++++ ENTRIES SUPPLIED ++++
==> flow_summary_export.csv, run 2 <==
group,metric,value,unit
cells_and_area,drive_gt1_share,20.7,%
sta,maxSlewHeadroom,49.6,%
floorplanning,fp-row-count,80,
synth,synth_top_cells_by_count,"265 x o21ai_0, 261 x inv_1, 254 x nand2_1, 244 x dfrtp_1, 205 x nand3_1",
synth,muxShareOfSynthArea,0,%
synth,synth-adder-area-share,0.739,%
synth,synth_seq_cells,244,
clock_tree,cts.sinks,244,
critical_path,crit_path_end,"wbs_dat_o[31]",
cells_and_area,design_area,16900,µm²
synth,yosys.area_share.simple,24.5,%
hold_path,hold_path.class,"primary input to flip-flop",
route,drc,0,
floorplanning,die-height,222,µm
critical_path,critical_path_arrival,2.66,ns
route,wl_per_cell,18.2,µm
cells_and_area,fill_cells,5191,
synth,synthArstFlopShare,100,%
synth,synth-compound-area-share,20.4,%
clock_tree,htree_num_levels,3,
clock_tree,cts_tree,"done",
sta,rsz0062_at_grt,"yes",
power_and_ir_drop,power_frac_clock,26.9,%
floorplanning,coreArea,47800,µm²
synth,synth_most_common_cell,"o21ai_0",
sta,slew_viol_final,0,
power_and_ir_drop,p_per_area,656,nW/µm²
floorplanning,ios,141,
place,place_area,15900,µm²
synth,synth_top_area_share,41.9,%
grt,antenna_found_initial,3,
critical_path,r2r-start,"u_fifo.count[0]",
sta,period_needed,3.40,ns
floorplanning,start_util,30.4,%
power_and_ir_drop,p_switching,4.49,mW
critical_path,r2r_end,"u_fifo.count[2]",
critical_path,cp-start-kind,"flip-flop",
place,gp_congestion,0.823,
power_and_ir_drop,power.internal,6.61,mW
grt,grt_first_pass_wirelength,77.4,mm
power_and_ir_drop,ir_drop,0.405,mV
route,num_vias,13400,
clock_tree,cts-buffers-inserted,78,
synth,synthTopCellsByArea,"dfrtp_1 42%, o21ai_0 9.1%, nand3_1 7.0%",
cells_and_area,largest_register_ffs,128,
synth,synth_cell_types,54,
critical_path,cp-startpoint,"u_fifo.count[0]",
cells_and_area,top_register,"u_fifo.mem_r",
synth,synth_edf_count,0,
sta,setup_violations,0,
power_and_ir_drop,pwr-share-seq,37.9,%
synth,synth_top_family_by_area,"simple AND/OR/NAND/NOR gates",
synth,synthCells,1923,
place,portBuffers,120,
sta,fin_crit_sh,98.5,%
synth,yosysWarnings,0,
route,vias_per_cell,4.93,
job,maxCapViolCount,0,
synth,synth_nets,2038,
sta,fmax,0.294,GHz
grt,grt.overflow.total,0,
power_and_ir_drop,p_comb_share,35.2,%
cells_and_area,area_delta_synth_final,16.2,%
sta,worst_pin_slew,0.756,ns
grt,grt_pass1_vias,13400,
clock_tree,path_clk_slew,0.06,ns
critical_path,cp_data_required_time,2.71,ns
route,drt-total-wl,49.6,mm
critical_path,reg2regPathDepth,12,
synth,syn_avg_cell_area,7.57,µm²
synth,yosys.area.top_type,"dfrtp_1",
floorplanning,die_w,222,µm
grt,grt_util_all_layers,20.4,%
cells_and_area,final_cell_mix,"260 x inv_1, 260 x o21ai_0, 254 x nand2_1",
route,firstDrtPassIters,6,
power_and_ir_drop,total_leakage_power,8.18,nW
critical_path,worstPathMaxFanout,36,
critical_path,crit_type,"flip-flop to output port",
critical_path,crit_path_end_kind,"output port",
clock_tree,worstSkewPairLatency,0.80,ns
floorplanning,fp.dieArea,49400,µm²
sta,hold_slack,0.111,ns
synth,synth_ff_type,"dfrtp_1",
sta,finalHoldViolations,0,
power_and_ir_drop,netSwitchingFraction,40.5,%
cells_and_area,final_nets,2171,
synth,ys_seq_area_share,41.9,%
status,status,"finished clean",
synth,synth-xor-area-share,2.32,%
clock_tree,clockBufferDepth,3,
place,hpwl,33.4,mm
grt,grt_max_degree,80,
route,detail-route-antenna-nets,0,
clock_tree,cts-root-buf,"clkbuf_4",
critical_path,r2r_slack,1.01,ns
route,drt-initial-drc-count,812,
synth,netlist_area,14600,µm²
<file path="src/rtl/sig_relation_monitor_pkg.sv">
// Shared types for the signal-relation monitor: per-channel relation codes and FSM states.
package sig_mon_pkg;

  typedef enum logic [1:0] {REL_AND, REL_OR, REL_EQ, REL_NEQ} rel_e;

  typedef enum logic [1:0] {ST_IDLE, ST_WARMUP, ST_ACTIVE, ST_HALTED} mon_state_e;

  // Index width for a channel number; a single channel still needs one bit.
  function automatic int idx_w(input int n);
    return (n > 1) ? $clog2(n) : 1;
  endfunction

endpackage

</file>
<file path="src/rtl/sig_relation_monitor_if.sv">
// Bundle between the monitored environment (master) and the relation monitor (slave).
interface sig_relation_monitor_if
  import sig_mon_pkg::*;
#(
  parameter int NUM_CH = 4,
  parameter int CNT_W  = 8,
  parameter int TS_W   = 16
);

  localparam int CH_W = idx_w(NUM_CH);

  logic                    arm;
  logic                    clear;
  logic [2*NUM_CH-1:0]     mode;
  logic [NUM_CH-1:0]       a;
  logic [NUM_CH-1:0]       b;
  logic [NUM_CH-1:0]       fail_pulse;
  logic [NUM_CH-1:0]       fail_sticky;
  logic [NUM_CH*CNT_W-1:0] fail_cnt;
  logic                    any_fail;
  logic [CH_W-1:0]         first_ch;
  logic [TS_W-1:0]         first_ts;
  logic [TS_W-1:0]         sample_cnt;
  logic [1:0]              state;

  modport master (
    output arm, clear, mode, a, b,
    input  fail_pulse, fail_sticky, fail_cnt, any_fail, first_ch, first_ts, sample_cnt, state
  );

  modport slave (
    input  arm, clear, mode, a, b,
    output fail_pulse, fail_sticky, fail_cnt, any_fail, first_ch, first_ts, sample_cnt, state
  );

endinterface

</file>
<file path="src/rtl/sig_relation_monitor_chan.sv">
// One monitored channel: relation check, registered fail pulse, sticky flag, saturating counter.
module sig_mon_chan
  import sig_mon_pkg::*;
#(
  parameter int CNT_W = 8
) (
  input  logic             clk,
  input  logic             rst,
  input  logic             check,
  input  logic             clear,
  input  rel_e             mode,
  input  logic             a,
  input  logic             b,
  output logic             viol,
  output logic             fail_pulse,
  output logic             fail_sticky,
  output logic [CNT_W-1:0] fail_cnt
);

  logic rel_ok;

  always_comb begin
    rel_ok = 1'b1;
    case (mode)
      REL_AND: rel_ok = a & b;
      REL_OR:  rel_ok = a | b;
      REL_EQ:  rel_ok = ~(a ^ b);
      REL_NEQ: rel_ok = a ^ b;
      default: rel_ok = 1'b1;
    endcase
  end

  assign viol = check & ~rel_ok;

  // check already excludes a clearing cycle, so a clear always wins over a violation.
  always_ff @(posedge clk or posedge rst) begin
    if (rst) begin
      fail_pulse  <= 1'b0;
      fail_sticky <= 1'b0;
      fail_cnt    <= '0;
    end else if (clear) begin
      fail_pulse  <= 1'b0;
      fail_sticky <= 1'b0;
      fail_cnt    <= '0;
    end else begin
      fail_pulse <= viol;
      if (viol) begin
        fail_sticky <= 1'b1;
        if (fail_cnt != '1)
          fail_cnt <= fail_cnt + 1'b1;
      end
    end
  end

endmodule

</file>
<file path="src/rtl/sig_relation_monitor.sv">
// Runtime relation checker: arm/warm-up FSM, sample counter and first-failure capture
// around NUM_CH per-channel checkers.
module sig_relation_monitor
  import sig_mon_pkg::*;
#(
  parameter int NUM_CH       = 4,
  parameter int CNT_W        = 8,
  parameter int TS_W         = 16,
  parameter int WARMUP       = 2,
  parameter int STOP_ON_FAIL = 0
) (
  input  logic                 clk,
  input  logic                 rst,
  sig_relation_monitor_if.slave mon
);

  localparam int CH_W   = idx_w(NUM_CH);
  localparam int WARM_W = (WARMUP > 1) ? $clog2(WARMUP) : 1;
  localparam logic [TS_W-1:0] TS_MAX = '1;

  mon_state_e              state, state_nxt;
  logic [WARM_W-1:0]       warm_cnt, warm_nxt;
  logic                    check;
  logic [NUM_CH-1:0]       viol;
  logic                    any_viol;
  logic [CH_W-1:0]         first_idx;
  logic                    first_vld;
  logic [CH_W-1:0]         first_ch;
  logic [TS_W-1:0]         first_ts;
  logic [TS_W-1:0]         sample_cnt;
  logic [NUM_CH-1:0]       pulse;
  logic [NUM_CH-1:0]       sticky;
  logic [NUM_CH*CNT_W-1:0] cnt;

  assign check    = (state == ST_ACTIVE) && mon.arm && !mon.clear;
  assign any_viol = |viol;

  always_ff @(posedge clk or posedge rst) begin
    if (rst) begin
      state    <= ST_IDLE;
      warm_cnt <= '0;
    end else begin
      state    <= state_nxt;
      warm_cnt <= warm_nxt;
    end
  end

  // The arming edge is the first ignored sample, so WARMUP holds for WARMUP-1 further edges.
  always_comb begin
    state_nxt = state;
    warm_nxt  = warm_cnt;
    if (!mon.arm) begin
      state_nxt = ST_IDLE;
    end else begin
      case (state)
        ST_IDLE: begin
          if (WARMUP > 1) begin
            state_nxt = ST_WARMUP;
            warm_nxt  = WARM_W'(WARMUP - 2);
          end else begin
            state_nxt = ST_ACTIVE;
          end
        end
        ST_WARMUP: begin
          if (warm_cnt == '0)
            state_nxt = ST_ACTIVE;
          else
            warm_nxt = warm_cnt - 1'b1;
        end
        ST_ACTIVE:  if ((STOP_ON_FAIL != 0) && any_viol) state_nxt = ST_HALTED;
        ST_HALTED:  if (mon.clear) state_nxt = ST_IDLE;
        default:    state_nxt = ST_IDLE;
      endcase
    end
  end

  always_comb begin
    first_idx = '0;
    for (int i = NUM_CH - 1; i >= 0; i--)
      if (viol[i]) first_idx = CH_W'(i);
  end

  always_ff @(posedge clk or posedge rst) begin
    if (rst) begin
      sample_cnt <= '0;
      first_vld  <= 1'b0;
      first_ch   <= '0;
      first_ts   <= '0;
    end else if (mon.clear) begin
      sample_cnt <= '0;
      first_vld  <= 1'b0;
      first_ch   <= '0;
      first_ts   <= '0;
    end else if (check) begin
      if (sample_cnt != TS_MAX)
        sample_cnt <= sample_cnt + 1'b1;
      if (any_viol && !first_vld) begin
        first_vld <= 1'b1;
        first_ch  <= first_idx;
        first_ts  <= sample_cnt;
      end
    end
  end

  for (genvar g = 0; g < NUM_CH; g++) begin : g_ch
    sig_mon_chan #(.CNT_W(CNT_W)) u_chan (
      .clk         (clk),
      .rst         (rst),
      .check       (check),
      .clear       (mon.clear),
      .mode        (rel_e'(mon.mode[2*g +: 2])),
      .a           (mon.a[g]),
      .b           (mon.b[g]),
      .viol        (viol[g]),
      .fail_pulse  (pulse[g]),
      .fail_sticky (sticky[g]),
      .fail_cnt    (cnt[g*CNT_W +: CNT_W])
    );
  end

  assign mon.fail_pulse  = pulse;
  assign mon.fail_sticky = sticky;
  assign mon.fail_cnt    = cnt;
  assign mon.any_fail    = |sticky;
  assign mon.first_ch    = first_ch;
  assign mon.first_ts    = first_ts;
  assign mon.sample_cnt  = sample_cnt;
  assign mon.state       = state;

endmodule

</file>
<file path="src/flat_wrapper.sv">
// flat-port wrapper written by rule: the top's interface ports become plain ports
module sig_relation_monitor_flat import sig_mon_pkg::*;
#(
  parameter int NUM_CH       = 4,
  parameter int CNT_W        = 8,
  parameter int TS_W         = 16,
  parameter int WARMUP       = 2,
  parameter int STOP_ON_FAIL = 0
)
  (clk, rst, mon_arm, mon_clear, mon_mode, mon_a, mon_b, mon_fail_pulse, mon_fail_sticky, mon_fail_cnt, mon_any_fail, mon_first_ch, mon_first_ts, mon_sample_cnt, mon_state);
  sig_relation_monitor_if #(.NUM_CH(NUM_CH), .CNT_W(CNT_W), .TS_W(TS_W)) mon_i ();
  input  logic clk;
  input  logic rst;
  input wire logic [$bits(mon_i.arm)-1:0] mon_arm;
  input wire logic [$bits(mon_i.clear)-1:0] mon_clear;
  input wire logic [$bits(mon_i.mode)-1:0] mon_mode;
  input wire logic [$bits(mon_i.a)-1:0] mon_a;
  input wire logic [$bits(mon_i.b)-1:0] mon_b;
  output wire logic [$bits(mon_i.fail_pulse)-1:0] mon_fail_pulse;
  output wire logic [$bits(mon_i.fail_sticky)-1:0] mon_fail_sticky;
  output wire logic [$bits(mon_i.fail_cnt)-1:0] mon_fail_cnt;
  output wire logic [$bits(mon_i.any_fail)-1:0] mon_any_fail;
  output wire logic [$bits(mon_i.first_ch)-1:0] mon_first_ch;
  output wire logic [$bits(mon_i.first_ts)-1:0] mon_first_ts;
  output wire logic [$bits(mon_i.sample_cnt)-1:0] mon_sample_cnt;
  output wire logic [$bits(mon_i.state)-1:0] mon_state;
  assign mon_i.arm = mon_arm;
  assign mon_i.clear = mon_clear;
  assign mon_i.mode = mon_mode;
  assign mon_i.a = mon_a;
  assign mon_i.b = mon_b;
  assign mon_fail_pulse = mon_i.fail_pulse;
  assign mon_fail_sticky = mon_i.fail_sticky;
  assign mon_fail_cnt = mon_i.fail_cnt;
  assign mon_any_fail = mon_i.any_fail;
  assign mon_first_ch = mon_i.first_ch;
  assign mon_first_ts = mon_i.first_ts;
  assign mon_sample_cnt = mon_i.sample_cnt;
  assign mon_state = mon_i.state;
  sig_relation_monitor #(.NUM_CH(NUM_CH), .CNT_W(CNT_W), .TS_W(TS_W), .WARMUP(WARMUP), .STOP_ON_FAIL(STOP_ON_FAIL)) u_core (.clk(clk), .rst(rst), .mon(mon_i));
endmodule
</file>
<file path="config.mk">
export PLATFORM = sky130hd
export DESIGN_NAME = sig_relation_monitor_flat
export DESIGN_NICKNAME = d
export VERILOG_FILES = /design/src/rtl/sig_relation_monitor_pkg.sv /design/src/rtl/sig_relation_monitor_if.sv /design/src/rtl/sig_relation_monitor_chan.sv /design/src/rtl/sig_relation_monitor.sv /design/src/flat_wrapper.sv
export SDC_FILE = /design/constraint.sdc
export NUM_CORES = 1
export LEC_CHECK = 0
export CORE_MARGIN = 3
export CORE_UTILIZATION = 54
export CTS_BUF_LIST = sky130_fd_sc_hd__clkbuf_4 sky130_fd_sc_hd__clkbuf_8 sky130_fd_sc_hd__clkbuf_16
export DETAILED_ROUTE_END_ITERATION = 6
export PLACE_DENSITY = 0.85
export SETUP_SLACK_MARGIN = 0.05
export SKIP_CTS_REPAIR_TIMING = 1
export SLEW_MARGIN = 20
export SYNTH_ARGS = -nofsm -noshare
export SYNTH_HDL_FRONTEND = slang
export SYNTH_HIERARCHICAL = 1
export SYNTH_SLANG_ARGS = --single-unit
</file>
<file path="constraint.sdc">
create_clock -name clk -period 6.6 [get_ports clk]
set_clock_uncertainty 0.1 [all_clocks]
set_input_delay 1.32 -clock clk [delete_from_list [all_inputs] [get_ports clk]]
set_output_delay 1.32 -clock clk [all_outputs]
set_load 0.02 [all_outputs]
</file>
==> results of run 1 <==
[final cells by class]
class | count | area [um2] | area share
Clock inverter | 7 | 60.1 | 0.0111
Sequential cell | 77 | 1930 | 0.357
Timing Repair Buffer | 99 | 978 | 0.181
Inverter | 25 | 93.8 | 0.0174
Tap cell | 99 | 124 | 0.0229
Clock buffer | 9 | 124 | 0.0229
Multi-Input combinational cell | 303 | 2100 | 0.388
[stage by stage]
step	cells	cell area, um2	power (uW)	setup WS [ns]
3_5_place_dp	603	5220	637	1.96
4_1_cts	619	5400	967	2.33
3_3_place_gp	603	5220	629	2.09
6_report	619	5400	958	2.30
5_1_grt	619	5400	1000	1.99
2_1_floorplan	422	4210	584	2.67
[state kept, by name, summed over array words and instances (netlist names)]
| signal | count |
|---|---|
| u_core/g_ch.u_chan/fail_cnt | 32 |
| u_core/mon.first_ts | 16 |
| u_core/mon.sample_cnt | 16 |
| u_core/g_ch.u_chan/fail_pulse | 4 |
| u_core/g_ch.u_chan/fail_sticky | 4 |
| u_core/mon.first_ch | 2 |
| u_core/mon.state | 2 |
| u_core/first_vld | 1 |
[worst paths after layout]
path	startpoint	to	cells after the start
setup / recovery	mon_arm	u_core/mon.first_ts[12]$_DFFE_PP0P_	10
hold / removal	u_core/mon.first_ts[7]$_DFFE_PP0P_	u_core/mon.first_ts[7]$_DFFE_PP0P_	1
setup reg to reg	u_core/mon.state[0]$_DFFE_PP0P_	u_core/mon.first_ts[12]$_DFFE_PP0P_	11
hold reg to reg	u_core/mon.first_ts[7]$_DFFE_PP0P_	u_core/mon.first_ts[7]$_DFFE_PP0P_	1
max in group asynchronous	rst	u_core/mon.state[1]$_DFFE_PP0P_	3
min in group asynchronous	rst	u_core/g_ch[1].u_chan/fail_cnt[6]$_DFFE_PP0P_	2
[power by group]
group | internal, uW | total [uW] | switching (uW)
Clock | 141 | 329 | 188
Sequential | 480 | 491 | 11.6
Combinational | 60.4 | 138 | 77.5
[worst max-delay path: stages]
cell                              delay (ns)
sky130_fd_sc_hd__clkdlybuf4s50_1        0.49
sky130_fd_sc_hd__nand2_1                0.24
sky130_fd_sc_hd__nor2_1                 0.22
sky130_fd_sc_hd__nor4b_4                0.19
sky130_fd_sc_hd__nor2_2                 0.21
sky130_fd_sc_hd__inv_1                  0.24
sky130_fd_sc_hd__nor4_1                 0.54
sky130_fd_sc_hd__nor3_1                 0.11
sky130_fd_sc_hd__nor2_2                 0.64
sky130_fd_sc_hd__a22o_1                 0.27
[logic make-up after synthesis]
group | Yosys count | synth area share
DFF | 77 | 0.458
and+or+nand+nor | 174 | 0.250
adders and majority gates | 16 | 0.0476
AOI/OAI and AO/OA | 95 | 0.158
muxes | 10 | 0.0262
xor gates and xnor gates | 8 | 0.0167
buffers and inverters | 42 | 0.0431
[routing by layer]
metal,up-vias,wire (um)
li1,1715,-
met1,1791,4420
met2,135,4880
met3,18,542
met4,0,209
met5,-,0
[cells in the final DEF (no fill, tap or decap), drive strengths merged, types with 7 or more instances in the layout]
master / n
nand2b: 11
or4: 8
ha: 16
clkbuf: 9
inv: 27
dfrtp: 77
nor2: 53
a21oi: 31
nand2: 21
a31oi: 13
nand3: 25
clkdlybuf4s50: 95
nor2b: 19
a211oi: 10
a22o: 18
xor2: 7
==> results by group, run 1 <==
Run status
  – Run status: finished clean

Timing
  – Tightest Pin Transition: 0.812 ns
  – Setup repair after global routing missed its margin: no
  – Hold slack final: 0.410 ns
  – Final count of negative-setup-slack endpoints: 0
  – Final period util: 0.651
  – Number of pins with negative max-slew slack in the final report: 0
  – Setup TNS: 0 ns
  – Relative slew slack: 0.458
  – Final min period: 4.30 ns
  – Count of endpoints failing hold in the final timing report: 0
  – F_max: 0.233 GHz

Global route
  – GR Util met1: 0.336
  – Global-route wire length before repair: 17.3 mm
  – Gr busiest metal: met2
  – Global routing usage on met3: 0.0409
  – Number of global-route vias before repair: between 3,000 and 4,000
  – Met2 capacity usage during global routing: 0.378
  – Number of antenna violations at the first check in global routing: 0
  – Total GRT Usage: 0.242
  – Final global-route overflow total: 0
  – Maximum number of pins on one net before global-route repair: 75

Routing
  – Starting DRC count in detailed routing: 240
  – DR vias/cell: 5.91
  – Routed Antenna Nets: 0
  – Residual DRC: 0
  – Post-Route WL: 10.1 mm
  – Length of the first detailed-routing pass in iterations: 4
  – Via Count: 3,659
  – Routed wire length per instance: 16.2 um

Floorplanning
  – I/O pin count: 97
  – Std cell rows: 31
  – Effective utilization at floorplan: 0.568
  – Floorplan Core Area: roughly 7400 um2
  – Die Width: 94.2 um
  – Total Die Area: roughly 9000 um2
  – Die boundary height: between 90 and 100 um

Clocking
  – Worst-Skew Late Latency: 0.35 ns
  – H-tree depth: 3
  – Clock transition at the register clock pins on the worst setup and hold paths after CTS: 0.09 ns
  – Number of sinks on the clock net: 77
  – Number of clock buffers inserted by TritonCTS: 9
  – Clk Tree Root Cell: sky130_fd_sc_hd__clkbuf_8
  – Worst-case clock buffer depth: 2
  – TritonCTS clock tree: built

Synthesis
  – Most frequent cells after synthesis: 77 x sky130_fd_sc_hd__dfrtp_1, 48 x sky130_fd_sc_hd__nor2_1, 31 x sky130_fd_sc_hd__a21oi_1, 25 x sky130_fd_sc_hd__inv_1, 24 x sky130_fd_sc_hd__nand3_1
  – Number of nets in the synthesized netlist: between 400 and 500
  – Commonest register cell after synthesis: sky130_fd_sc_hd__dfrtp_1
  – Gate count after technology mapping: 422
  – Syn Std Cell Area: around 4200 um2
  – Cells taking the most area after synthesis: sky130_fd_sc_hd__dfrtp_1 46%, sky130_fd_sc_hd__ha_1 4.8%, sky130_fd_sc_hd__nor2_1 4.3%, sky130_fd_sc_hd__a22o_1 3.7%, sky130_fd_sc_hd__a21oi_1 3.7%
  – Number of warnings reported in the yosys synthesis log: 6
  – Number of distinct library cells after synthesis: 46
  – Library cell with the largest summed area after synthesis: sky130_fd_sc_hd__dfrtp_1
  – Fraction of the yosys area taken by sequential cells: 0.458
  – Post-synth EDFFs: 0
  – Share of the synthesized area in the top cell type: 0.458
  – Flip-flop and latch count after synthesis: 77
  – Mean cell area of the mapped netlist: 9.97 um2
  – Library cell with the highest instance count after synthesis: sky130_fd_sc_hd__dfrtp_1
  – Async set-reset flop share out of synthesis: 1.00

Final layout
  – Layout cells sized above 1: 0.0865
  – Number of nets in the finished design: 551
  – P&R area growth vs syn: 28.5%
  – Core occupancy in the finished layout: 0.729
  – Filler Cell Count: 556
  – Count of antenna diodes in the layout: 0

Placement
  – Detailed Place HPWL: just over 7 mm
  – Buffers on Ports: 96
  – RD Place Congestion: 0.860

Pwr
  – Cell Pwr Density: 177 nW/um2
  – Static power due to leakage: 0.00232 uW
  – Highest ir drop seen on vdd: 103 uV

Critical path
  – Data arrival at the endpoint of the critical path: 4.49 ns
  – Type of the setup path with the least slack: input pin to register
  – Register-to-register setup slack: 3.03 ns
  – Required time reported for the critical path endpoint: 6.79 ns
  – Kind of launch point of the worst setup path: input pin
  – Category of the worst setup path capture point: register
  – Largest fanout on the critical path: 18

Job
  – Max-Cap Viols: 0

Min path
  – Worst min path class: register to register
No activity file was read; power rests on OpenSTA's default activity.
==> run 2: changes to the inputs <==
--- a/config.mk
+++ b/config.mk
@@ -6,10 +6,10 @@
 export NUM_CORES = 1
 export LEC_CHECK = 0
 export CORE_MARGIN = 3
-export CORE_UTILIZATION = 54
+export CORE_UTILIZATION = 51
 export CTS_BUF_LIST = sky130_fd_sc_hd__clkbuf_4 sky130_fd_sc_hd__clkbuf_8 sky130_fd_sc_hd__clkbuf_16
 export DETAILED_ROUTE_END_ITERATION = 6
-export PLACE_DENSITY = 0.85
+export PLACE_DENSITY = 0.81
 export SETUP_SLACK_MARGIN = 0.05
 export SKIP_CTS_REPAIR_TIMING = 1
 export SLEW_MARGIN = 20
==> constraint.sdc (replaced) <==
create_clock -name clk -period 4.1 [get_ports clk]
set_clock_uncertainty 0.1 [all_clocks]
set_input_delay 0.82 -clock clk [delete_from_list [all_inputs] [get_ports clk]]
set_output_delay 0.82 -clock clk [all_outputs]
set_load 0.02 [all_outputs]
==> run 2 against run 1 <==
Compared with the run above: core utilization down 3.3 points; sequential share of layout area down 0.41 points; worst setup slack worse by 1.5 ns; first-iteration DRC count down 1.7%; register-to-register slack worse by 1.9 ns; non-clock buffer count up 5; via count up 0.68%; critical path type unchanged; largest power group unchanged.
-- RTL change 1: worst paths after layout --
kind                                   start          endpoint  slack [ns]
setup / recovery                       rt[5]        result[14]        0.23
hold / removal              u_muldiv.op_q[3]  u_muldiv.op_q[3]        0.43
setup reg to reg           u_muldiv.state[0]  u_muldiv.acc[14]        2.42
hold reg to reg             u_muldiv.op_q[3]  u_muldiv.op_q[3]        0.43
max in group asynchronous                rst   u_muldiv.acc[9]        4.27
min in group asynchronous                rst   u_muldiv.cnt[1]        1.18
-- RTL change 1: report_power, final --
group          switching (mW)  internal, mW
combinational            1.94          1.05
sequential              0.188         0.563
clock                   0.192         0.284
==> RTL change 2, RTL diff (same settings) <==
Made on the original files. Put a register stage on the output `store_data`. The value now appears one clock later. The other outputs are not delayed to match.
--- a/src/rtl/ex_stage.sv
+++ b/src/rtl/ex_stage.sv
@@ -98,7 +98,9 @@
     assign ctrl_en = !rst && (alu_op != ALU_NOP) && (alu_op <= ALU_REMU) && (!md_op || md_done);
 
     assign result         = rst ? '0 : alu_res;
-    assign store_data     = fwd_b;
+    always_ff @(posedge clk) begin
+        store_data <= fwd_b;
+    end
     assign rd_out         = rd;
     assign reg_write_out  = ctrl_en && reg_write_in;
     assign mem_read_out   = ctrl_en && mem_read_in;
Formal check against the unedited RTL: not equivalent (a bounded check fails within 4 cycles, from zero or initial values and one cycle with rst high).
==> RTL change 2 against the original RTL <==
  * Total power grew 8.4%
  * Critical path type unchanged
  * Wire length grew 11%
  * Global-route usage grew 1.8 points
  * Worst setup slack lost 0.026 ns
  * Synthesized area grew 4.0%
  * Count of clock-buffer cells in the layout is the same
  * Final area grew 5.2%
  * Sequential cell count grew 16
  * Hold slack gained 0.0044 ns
++++
▶ [WORK TASK]: Only the lines above that hold "original" are wanted. Show every one of them.

▶ [SOLUTION FOR THIS EXERCISE]:
Made on the original files. Put a register stage on the output `store_data`. The value now appears one clock later. The other outputs are not delayed to match.
==> RTL change 2 against the original RTL <==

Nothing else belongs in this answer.